El presente trabajo presenta una técnica de reconocimiento de patrones en tiempo real basada en Morfología Matemática-MM implementada en FPGA (Field Programmable Gate Array). La estrategia para la efectividad de este enfoque tiene que ver con las ventajas del paradigma de aprendizaje automática aplicada al modelo de correspondencia con la invariancia traslacional de operadores elementales da MM. El artículo muestra que las composiciones de operadores elementales simples de morfología matemática basadas en ELUT (tablas de consulta elementales) son adecuadas para integrarse en dispositivos FPGA. Este artículo también muestra técnicas de desarrollo de sistemas de reconocimiento de patrones, desde el modelado matemático de operadores morfológicos hasta la implementación del dispositivo electrónico utilizando el software System Generator. En general, las operaciones para el procesamiento de imágenes en FPGAs se implementan a un bajo nivel de abstracción de los lenguajes de descripción del hardware-HDL. Esto crea una gran complejidad en la implementación de operaciones en imágenes a nivel de píxeles. Sin embargo, este trabajo presenta un dispositivo reconfigurable de reconocimiento de patrones implementado directamente en FPGA a partir de simulación de modelado matemático en el software Matlab/Simulink/System Generator. Esta estrategia ha reducido la complejidad del desarrollo de hardware. El dispositivo será útil principalmente cuando se aplique en tareas de teledetección para misiones aeroespaciales utilizando sensores pasivos o activos.

Biografía del autor/a

Francisco de Assis Tavares Ferreira da Silva, Instituto Nacional de Pesquisas Espaciais

Francisco A. Tavares F. da Silva received the B.Sc. in electrical and electronic engineering from Federal University of Campina Grande, Campina Grande-RN, Brazil, in 1986, the M.Sc. in electronic and computer engineering from Aeronautics Institute of Technology, São José dos Campos-SP, Brazil, in 1993 and the D.Sc. degree from National Institute for Space Research (INPE) São José dos Campos-SP, Brazil, in 1998. Since 1986 he has worked at INPE and currently conducts research in digital signal processing applied to pattern recognition and telecommunications.

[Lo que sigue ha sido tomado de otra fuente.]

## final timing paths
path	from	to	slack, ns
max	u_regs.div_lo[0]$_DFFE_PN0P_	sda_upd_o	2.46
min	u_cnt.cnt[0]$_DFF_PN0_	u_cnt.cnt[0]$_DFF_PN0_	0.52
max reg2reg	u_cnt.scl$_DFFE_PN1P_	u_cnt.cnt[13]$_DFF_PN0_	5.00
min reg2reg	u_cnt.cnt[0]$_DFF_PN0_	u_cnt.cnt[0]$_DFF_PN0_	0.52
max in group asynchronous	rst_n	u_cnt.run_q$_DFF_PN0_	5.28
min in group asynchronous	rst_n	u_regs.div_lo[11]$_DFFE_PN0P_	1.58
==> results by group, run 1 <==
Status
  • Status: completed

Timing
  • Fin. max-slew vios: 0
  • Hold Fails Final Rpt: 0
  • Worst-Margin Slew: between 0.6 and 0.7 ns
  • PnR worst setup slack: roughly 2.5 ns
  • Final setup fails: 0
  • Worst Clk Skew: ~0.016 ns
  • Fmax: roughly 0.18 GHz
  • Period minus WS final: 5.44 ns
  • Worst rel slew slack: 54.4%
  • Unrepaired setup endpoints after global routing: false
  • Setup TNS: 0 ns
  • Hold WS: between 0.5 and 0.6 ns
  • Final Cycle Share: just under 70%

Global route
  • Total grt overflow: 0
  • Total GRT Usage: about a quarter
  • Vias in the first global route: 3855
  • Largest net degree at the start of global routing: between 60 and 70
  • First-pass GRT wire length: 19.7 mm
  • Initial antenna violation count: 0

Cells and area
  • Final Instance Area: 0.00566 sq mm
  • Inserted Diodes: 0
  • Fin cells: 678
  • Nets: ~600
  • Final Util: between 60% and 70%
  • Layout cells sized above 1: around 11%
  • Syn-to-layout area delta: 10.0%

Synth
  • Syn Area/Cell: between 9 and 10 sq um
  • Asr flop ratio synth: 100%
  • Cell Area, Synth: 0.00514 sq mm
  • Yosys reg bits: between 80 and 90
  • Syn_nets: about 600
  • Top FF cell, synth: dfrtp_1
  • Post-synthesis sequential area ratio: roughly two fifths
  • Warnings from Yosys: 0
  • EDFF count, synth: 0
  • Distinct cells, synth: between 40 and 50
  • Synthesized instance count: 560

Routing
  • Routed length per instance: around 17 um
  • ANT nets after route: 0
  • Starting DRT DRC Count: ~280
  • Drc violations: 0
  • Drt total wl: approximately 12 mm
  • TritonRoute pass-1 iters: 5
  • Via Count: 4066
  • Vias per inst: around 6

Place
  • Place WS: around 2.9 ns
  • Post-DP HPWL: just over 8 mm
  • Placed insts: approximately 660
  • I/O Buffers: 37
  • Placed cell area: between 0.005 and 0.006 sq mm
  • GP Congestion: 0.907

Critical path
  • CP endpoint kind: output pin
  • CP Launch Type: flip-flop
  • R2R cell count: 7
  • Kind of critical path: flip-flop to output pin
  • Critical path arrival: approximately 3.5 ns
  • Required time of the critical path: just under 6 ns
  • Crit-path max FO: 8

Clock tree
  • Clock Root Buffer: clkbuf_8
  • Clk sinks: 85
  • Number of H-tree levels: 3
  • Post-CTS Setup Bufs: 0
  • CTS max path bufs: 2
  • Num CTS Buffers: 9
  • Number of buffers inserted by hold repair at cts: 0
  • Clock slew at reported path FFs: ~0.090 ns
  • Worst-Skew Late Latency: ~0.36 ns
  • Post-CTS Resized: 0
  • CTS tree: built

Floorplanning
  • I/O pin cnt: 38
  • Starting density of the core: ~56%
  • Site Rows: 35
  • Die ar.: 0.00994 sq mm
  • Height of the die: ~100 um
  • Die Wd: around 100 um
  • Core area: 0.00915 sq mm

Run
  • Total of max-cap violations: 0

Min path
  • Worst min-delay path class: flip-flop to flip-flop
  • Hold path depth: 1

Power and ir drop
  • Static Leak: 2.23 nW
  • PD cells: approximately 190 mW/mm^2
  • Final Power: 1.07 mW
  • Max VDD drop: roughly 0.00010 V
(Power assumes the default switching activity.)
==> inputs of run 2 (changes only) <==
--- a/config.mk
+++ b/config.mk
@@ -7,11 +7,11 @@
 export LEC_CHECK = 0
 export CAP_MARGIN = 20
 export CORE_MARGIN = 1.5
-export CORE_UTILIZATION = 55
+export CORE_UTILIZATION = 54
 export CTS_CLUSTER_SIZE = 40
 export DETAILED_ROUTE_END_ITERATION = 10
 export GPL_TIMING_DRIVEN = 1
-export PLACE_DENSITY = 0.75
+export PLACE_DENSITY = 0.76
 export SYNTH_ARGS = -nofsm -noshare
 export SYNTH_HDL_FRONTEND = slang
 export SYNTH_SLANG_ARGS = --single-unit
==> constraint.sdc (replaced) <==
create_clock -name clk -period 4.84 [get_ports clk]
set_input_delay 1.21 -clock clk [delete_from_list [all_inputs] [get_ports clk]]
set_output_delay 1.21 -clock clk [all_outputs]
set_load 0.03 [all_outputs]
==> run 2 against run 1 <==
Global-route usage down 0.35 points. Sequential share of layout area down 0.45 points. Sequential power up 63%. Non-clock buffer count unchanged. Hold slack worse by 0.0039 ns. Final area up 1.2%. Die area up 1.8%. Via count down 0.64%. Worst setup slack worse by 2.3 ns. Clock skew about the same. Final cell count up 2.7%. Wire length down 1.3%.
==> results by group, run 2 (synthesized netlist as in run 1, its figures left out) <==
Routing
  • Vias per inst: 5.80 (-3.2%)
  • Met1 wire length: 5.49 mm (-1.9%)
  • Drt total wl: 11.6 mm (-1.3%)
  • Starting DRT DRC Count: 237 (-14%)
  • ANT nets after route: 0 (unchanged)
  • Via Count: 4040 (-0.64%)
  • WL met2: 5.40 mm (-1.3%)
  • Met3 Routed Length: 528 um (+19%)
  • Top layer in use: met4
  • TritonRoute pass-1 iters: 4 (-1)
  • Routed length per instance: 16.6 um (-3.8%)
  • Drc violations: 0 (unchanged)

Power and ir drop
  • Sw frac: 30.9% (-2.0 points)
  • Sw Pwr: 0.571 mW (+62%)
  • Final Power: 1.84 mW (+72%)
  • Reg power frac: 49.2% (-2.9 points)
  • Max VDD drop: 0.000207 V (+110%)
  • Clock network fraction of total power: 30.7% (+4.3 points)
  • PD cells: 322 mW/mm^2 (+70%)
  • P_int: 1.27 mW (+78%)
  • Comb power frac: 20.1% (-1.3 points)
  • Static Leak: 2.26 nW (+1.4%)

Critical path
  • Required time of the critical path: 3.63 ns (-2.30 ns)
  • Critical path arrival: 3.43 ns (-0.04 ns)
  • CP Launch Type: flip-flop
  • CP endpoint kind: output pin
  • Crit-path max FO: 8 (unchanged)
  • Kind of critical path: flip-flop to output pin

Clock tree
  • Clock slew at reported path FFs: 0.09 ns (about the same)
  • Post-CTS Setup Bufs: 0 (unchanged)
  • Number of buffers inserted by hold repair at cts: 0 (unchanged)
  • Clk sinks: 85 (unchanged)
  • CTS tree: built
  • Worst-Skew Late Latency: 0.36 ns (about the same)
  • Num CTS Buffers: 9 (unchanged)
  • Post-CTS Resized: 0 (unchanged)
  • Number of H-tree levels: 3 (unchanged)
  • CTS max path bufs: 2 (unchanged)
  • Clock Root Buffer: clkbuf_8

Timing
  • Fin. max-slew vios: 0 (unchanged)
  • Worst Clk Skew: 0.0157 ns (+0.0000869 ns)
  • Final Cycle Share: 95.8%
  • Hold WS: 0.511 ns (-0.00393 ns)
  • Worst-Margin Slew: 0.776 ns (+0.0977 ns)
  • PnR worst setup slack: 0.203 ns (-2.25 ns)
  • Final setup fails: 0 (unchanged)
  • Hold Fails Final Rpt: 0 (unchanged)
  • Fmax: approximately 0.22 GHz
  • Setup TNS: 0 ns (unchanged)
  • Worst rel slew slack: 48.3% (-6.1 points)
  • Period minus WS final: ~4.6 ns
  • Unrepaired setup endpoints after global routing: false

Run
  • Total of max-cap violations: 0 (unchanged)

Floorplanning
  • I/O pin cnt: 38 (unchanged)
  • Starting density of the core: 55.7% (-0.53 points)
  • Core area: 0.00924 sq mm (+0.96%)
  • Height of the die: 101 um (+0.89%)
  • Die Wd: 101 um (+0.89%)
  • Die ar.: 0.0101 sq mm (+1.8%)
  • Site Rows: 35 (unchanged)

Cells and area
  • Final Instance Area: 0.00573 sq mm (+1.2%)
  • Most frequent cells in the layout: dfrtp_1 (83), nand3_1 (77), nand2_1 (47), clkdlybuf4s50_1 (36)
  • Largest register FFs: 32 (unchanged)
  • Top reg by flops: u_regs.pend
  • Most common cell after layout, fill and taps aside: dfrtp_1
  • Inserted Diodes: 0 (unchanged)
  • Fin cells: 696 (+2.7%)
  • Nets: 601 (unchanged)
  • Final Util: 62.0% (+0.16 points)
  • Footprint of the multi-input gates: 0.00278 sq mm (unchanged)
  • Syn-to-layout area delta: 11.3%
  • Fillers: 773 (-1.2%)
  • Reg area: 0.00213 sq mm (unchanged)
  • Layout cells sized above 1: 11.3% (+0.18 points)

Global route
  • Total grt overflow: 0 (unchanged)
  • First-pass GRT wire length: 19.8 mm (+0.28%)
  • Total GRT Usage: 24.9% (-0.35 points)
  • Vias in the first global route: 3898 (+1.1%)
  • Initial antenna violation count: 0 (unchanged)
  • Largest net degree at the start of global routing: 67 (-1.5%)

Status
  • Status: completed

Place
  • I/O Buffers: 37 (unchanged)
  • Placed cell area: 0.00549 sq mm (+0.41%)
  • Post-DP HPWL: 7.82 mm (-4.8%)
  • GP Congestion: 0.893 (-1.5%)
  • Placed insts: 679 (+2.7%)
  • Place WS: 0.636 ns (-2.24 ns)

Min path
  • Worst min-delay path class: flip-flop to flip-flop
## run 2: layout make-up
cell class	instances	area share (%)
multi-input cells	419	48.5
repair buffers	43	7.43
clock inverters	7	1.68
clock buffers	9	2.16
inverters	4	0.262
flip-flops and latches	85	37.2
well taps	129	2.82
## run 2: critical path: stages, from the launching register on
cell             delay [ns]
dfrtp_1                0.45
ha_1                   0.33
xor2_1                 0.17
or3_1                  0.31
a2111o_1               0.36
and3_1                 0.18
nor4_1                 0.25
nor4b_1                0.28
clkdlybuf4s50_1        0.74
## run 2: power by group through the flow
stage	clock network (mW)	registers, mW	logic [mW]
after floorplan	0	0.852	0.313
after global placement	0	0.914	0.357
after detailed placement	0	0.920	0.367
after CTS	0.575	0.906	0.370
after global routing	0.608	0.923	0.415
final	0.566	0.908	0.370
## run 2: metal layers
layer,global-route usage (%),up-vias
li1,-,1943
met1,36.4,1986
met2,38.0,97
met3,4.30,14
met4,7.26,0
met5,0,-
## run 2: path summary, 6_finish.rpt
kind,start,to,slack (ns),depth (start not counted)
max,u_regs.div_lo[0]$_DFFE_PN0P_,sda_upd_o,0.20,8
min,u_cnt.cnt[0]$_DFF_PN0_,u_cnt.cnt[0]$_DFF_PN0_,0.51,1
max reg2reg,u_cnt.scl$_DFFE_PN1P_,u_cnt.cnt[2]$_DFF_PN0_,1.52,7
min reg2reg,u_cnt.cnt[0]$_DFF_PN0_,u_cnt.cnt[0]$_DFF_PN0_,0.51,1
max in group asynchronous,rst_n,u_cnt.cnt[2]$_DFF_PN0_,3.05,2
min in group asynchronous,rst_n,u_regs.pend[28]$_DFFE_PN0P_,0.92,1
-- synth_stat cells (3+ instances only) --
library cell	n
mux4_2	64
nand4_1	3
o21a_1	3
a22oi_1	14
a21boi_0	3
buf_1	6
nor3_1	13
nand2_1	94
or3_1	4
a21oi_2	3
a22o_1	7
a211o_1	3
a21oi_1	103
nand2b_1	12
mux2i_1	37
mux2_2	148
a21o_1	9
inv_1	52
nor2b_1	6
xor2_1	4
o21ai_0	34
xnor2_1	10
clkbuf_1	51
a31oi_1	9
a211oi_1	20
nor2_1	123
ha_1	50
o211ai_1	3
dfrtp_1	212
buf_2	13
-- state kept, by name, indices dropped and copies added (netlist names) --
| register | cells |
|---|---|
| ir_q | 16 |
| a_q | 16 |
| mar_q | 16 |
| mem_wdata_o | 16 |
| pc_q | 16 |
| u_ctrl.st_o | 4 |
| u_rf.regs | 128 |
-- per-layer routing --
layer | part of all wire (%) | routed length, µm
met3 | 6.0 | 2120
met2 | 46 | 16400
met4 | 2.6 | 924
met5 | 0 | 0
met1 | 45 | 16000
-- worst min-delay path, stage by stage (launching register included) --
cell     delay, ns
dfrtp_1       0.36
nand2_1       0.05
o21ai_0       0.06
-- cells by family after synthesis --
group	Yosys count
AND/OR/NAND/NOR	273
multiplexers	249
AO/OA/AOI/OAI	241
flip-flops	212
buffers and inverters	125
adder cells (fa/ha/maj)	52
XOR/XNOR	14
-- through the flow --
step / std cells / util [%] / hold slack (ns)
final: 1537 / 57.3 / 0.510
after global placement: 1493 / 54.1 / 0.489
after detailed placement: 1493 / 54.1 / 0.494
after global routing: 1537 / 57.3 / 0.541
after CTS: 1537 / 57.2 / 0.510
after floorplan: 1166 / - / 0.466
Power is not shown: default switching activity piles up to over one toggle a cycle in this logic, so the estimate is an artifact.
### src/rtl/dmabus_pkg.sv
package dmabus_pkg;
  typedef enum logic [2:0] {
    ST_IDLE  = 3'd0,
    ST_LATCH = 3'd1,
    ST_ADDR  = 3'd2,
    ST_DATA  = 3'd3,
    ST_REL   = 3'd4
  } mst_state_e;
endpackage

### src/rtl/busclk_div.sv
module busclk_div (
  input  logic clk,
  input  logic rst,
  output logic phase_o,
  output logic bus_clk_o
);
  logic ph_q;
  always_ff @(posedge clk) begin
    if (rst) ph_q <= 1'b0;
    else     ph_q <= ~ph_q;
  end
  // a bus period ends at the edge where ph_q is high
  assign phase_o   = ph_q;
  assign bus_clk_o = ph_q;
endmodule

Magno Prudêncio de Almeida Filho, Federal University of Ceara

Magno Prudêncio de Almeida Filho received the B.Sc. degree in telecommunication engineering from the University of Fortaleza (UNIFOR), Fortaleza-CE, Brazil, in 2008. M.Sc. degree in electrical engineering from Federal University of Ceará (UFC), Fortaleza-CE, Brazil, in 2016 and D.Sc. degree in electrical engineering from Federal University of Ceará (UFC), Fortaleza-CE, Brazil in 2020. From 2011 to 2015, through a partnership between the National Counsel of Technological and Scientific Development (CNPq) and the National Institute for Space Research (INPE) he performed research at INPE in digital communications, signal processing for satellite communication, digital image processing, pattern recognition and RADAR signal processing. His main research interest include communications theory, space communications, digital signal processing, digital image processing, artificial neural networks, FPGA, embedded systems, control theory, model-based controllers and control of dead-time systems.

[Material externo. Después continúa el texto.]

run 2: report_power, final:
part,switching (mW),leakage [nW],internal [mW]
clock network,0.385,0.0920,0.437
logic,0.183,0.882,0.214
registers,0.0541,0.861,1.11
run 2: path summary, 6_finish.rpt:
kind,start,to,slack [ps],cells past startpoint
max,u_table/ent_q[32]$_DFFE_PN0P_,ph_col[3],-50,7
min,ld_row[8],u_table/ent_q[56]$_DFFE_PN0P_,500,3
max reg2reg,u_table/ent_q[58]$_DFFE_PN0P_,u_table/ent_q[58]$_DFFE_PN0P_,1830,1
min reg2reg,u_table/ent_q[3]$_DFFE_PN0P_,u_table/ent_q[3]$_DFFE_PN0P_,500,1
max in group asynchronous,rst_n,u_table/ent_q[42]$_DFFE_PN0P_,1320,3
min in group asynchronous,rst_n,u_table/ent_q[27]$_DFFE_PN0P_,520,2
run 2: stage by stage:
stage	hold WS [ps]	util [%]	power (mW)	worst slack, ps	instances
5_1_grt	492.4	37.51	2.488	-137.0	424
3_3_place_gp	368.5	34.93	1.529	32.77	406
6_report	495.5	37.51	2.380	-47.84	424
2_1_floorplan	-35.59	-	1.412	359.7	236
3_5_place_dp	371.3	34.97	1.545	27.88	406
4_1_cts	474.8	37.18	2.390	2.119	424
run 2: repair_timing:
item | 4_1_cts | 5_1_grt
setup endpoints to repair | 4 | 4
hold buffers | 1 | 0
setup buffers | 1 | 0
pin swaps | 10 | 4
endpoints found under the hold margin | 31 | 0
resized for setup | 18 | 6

Antonio Macilio Pereira de Lucena, National Institute for Space Research

Antonio Macilio Pereira de Lucena received the B.Sc. degree in electronics engineering from Technological Institute of Aeronautics (ITA), São José dos Campos-SP, Brazil, in 1980, the M.Sc. degree in space telecommunications and electronics from National Institute for Space Research (INPE), São José dos Campos-SP, Brazil, in 1986, and the D.Sc. degree in teleinformatics engineering from Federal University of Ceara (UFC), Fortaleza-CE, Brazil, in 2006.
He is with INPE since 1983 where he has been involved in various projects in the areas of satellite communications, electronics, and radio-astronomy. Since 2007, he is also professor at University of Fortaleza (UNIFOR), Fortaleza-CE, Brazil. His present research interests include modulations, space communications, signal processing, and communication theory.

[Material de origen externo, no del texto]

**config.mk**
```make
export PLATFORM = sky130hd
export DESIGN_NAME = polar_rz_codec
export DESIGN_NICKNAME = d
export VERILOG_FILES = /design/src/rtl/polar_codec_pkg.sv /design/src/rtl/polar_phase_fsm.sv /design/src/rtl/polar_encoder.sv /design/src/rtl/polar_decoder.sv /design/src/rtl/polar_rz_codec.sv
export SDC_FILE = /design/constraint.sdc
export NUM_CORES = 1
export LEC_CHECK = 0
export ABC_AREA = 1
export ABC_CLOCK_PERIOD_IN_PS = 800
export BUFFER_PORTS_ARGS = -buffer_cell sky130_fd_sc_hd__clkbuf_2
export CAP_MARGIN = 20
export CORE_AREA = 2 2 39 41
export CTS_BUF_LIST = sky130_fd_sc_hd__clkbuf_8
export CTS_CLUSTER_SIZE = 30
export DETAILED_ROUTE_END_ITERATION = 10
export DIE_AREA = 0 0 41 43
export MAX_ROUTING_LAYER = met4
export PLACE_DENSITY_LB_ADDON = 0.25
export SYNTH_ARGS = -nofsm -noshare
export SYNTH_HDL_FRONTEND = slang
export SYNTH_SLANG_ARGS = --single-unit
```
**constraint.sdc**
```tcl
create_clock -name clk -period 0.8 [get_ports clk]
set_input_delay 0 -clock clk [delete_from_list [all_inputs] [get_ports clk]]
set_output_delay 0 -clock clk [all_outputs]
set_load 0.05 [all_outputs]
```
**src/rtl/polar_codec_pkg.sv**
```systemverilog
package polar_codec_pkg;
    typedef enum logic [1:0] {
        ST_IDLE  = 2'd0,
        ST_MARK  = 2'd1,
        ST_SPACE = 2'd2
    } phase_e;

    localparam int SYM_W = 2;
    localparam logic [SYM_W-1:0] SYM_ZERO = 2'b00;
    localparam logic [SYM_W-1:0] SYM_POS  = 2'b01;
    localparam logic [SYM_W-1:0] SYM_NEG  = 2'b11;
endpackage

```
**src/rtl/polar_phase_fsm.sv**
```systemverilog
module polar_phase_fsm
    import polar_codec_pkg::*;
(
    input  logic   clk,
    input  logic   rst,
    output phase_e state,
    output logic   bit_clk,
    output logic   load
);
    phase_e st_q;
    phase_e st_d;

    // next-state logic
    always_comb begin
        st_d = st_q;
        unique case (st_q)
            ST_IDLE:  st_d = ST_MARK;   // IDLE_TO_MARK
            ST_MARK:  st_d = ST_SPACE;  // MARK_TO_SPACE
            ST_SPACE: st_d = ST_MARK;   // SPACE_TO_MARK
            default:  st_d = ST_IDLE;
        endcase
    end

    // state register
    always_ff @(posedge clk) begin
        if (rst) st_q <= ST_IDLE;
        else     st_q <= st_d;
    end

    // outputs
    always_comb begin
        state   = st_q;
        bit_clk = (st_q == ST_MARK);
        load    = (st_q != ST_MARK);
    end

    p_idle_leaves_r1: assert property (@(posedge clk) disable iff (rst)
        (st_q == ST_IDLE) |=> (st_q == ST_MARK));
    p_mark_to_space_r1: assert property (@(posedge clk) disable iff (rst)
        (st_q == ST_MARK) |=> (st_q == ST_SPACE));
    p_space_to_mark_r1: assert property (@(posedge clk) disable iff (rst)
        (st_q == ST_SPACE) |=> (st_q == ST_MARK));
endmodule

```
**src/rtl/polar_encoder.sv**
```systemverilog
module polar_encoder (
    input  logic clk,
    input  logic rst,
    input  logic nrz_mode,
    input  logic load,
    input  logic tx_data,
    output logic rail_pos,
    output logic rail_neg
);
    logic hold_q;
    logic bit_d;
    logic gate_d;

    always_comb begin
        bit_d  = load ? tx_data : hold_q;
        gate_d = load | nrz_mode;
    end

    always_ff @(posedge clk) begin
        if (rst) begin
            hold_q   <= 1'b0;
            rail_pos <= 1'b0;
            rail_neg <= 1'b0;
        end else begin
            if (load) hold_q <= tx_data;
            rail_pos <= bit_d & gate_d;
            rail_neg <= ~bit_d & gate_d;
        end
    end

    p_rails_exclusive_r2: assert property (@(posedge clk) disable iff (rst)
        !(rail_pos && rail_neg));
    p_hold_stable_r4: assert property (@(posedge clk) disable iff (rst)
        !load |=> $stable(hold_q));
    p_rz_gap_r3: assert property (@(posedge clk) disable iff (rst)
        (!load && !nrz_mode) |=> (!rail_pos && !rail_neg));
    p_nrz_level_r5: assert property (@(posedge clk) disable iff (rst)
        (!load && nrz_mode) |=> (rail_pos || rail_neg));
endmodule

```
**src/rtl/polar_decoder.sv**
```systemverilog
module polar_decoder
    import polar_codec_pkg::*;
(
    input  logic             clk,
    input  logic             rst,
    input  phase_e           state,
    input  logic [SYM_W-1:0] rx_symbol,
    output logic             rx_data,
    output logic             rx_clk,
    output logic             rx_valid
);
    logic is_pos;
    logic is_mark;

    always_comb begin
        is_pos  = (rx_symbol == SYM_POS);
        is_mark = is_pos || (rx_symbol == SYM_NEG);
    end

    always_ff @(posedge clk) begin
        if (rst) begin
            rx_data  <= 1'b0;
            rx_clk   <= 1'b0;
            rx_valid <= 1'b0;
        end else begin
            rx_data  <= is_pos;
            rx_clk   <= is_mark;
            rx_valid <= (state == ST_MARK);
        end
    end

    p_valid_pulse_r7: assert property (@(posedge clk) disable iff (rst)
        rx_valid |=> !rx_valid);
    p_data_needs_clk_r6: assert property (@(posedge clk) disable iff (rst)
        rx_data |-> rx_clk);
endmodule

```
**src/rtl/polar_rz_codec.sv**
```systemverilog
module polar_rz_codec
    import polar_codec_pkg::*;
(
    input  logic             clk,
    input  logic             rst,
    input  logic             nrz_mode,
    input  logic             tx_data,
    output logic             bit_clk,
    output logic             rail_pos,
    output logic             rail_neg,
    output logic [SYM_W-1:0] tx_symbol,
    input  logic [SYM_W-1:0] rx_symbol,
    output logic             rx_data,
    output logic             rx_clk,
    output logic             rx_valid
);
    phase_e state;
    logic   load;

    polar_phase_fsm u_phase (
        .clk     (clk),
        .rst     (rst),
        .state   (state),
        .bit_clk (bit_clk),
        .load    (load)
    );

    polar_encoder u_enc (
        .clk      (clk),
        .rst      (rst),
        .nrz_mode (nrz_mode),
        .load     (load),
        .tx_data  (tx_data),
        .rail_pos (rail_pos),
        .rail_neg (rail_neg)
    );

    // symbol = positive rail minus negative rail, two's complement
    assign tx_symbol = {rail_neg, rail_pos | rail_neg};

    polar_decoder u_dec (
        .clk       (clk),
        .rst       (rst),
        .state     (state),
        .rx_symbol (rx_symbol),
        .rx_data   (rx_data),
        .rx_clk    (rx_clk),
        .rx_valid  (rx_valid)
    );

    p_symbol_zero_in_reset_r9: assert property (@(posedge clk)
        $past(rst) |-> (tx_symbol == SYM_ZERO));
endmodule

```
After elaboration in Yosys (flattened, before gate mapping). Index checks and enable logic that the tools add are counted.

Bitwise logic cells: 5. Eq/ne operators: 5. Muxes and demuxes: 2. Reductions and logical operators: 3.

Operator list (number): equality test 2 x 1 -> 1 bit (second input constant) (2); equality test 2 bit (second input constant) (2); one-hot mux 2 bit (2 select lines) (1); bitwise AND 1 bit (2); zero test 2 bit (1); != test 2 x 1 -> 1 bit (second input constant) (1); OR 1 bit (2); OR reduction 2 bit (1); logical OR 1 bit (1); 2-to-1 mux 1 bit (1); inverter 1 bit (1).

Output and inout port bits: 8. Register bits: 8. Logic and storage cells: 22. Input bits: 6.

Depth between registers and ports, before layout. Gate-level depths: netlist of run 1.

Depth in word-level cells: 4. Mapped depth: 5. Gate-level depth less buffers: 5.

Modules after synthesis. A second synthesis of run 1 with hierarchy kept.

Cells, all modules: 37. Area, all modules: 286.5 um2.

Modules (own cells, without submodules): polar_encoder (area each 113.9 um2, cells each 17, seq. area each 60.1 um2, instances 1); polar_decoder (area each 90.1 um2, cells each 9, seq. area each 60.1 um2, instances 1); polar_phase_fsm (area each 63.8 um2, cells each 7, seq. area each 40.0 um2, instances 1); polar_rz_codec (area each 18.8 um2, cells each 4, seq. area each 0.0 um2, instances 1).

Least setup slack after synthesis of run 1. OpenSTA, ideal clock, no wires.

Path type: reg2reg. Start point: register u_phase.st_q[1], in the netlist u_phase.state[1]. End point: register u_enc.rail_pos. Path slack: -0.336 ns. Data required time: 0.688 ns. Library setup time: 0.112 ns. Stages on the path, launching flop included: 6. Clock period less this slack: 1.136 ns. Buffers on the path: 0. Arrival: 1.024 ns. Cells stage by stage: dfxtp_1 > inv_1 > nand2_2 > nand2_1 > nand2_1 > nor2_1.

Longest elaborated chain between the ends: 3. Elaborated cells on any way between the ends: 4. Classes of those cells: 1 x eq/ne; 1 x mux; 2 x bitwise.

RTL lines: start: declaration (line polar_phase_fsm.sv:10) `phase_e st_q;`; start signal: assignment (line polar_phase_fsm.sv:27) `else st_q <= st_d;`; != test 2 x 1 -> 1 bit (*) (line polar_phase_fsm.sv:34) `load = (st_q != ST_MARK);`; 2-to-1 mux 1 bit / OR 1 bit (equally long branches); bitwise AND 1 bit (*) (line polar_encoder.sv:26) `rail_pos <= bit_d & gate_d;`; end signal: assignment (line polar_encoder.sv:26); end: declaration (line polar_encoder.sv:7) `output logic rail_pos,`.

Every way passes the cells marked *; elsewhere a longest branch is shown, timed or not. A chain may end at the register's enable or synchronous reset.

Worst setup path in the final report of run 1.
Start point: register u_enc.rail_neg. End point: output tx_symbol[0].

Longest elaborated chain between the ends: 1.

RTL lines: start: declaration (line polar_encoder.sv:8) `output logic rail_neg`; start signal: assignment (line polar_encoder.sv:27) `rail_neg <= ~bit_d & gate_d;`; OR 1 bit (line polar_rz_codec.sv:39) `assign tx_symbol = {rail_neg, rail_pos | rail_neg};`; end: declaration (line polar_rz_codec.sv:11) `output logic [SYM_W-1:0] tx_symbol,`.

No other way between the ends.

Alexandre Guirland Nowosad, National Institute for Space Research

Alexandre Guirland Nowosad received the B. Sc. degree in electronics engineering from Federal University of Rio de Janeiro (UFRJ), Rio de Janeiro-RJ, Brazi, in 1987, the M.Sc. degree in Electrical Engineering from NYU, USA, in 1988, and the D.Sc. degree from National Institute for Space Research (INPE) São José dos Campos-SP, Brazil, in 2001.
Since 1988 he has worked at INPE in signal processing applications in meteorology, environmental science and space communications.

Citas

Akil, M., & Zahirazami, S. (1998). Multi-FPGA Processor for Gray Scale Morphology, European Association for Signal Processing, Eusipco-98, IX European Signal Processing Conference, Island of Rhodes, Greece, 8-11 September.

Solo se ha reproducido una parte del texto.